==> config.mk <==
export PLATFORM = sky130hd
export DESIGN_NAME = regfile_dumper_flat
export DESIGN_NICKNAME = d
export VERILOG_FILES = /design/src/rtl/regfile_dumper_pkg.sv /design/src/rtl/regfile_dumper_if.sv /design/src/rtl/regfile_dumper_shifter.sv /design/src/rtl/regfile_dumper.sv /design/src/flat_wrapper.sv
export SDC_FILE = /design/constraint.sdc
export NUM_CORES = 1
export LEC_CHECK = 0
export CAP_MARGIN = 20
export CELL_PAD_IN_SITES_DETAIL_PLACEMENT = 2
export CELL_PAD_IN_SITES_GLOBAL_PLACEMENT = 2
export CORE_UTILIZATION = 36
export DETAILED_ROUTE_END_ITERATION = 12
export PLACE_DENSITY = 0.82
export SLEW_MARGIN = 5
export SYNTH_ARGS = -nofsm -noshare
export SYNTH_HDL_FRONTEND = slang
export SYNTH_SLANG_ARGS = --single-unit
==> constraint.sdc <==
create_clock -name clk -period 4.01 [get_ports clk]
set_input_delay 0.802 -clock clk [delete_from_list [all_inputs] [get_ports clk]]
set_output_delay 0.802 -clock clk [all_outputs]
set_load 0.005 [all_outputs]
==> src/rtl/regfile_dumper_pkg.sv <==
// Shared definitions for the register-file dumper: FSM state encoding and
// byte-counter sizing helpers.
package regfile_dumper_pkg;

    typedef enum logic [2:0] {
        IDLE = 3'd0,
        LOAD = 3'd1,
        SEND = 3'd2,
        FIN  = 3'd3,
        CSUM = 3'd4
    } state_t;

    function automatic int unsigned bytes_per_reg(input int unsigned data_w);
        return data_w / 8;
    endfunction

    // Byte counter width; at least one bit even for 8-bit registers.
    function automatic int unsigned cnt_width(input int unsigned data_w);
        return (data_w / 8 > 1) ? $clog2(data_w / 8) : 1;
    endfunction

endpackage

==> src/rtl/regfile_dumper_if.sv <==
// Valid/ready byte stream from the dumper to the UART TX front end.
interface regfile_dumper_if;

    logic [7:0] tx_data;
    logic       tx_valid;
    logic       tx_ready;

    modport master (output tx_data, output tx_valid, input tx_ready);
    modport slave  (input tx_data, input tx_valid, output tx_ready);

endinterface

==> src/rtl/regfile_dumper_shifter.sv <==
// Load/shift-by-8 register holding the register being serialised, with a
// byte counter and a flag marking the final byte of the register.
module regfile_dumper_shifter
    import regfile_dumper_pkg::*;
#(
    parameter int unsigned DATA_W = 32
) (
    input  logic              clk,
    input  logic              rst,
    input  logic              load,
    input  logic              shift,
    input  logic [DATA_W-1:0] data_in,
    output logic [7:0]        byte_out,
    output logic              last_byte
);

    localparam int unsigned BPR = bytes_per_reg(DATA_W);
    localparam int unsigned CW  = cnt_width(DATA_W);

    logic [DATA_W-1:0] sreg;
    logic [CW-1:0]     cnt;

    always_ff @(posedge clk or posedge rst) begin
        if (rst) begin
            sreg <= '0;
            cnt  <= '0;
        end else if (load) begin
            sreg <= data_in;
            cnt  <= '0;
        end else if (shift) begin
            sreg <= sreg >> 8;
            cnt  <= cnt + CW'(1);
        end
    end

    assign byte_out  = sreg[7:0];
    assign last_byte = (cnt == CW'(BPR - 1));

endmodule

» YOUR GOAL:
Repeat exactly, please, each line from the beginning of the data through the line with "export SYNTH_HDL_FRONTEND = slang" in it, and only those lines.

» TASK RESULT:
==> config.mk <==
export PLATFORM = sky130hd
export DESIGN_NAME = regfile_dumper_flat
export DESIGN_NICKNAME = d
export VERILOG_FILES = /design/src/rtl/regfile_dumper_pkg.sv /design/src/rtl/regfile_dumper_if.sv /design/src/rtl/regfile_dumper_shifter.sv /design/src/rtl/regfile_dumper.sv /design/src/flat_wrapper.sv
export SDC_FILE = /design/constraint.sdc
export NUM_CORES = 1
export LEC_CHECK = 0
export CAP_MARGIN = 20
export CELL_PAD_IN_SITES_DETAIL_PLACEMENT = 2
export CELL_PAD_IN_SITES_GLOBAL_PLACEMENT = 2
export CORE_UTILIZATION = 36
export DETAILED_ROUTE_END_ITERATION = 12
export PLACE_DENSITY = 0.82
export SLEW_MARGIN = 5
export SYNTH_ARGS = -nofsm -noshare
export SYNTH_HDL_FRONTEND = slang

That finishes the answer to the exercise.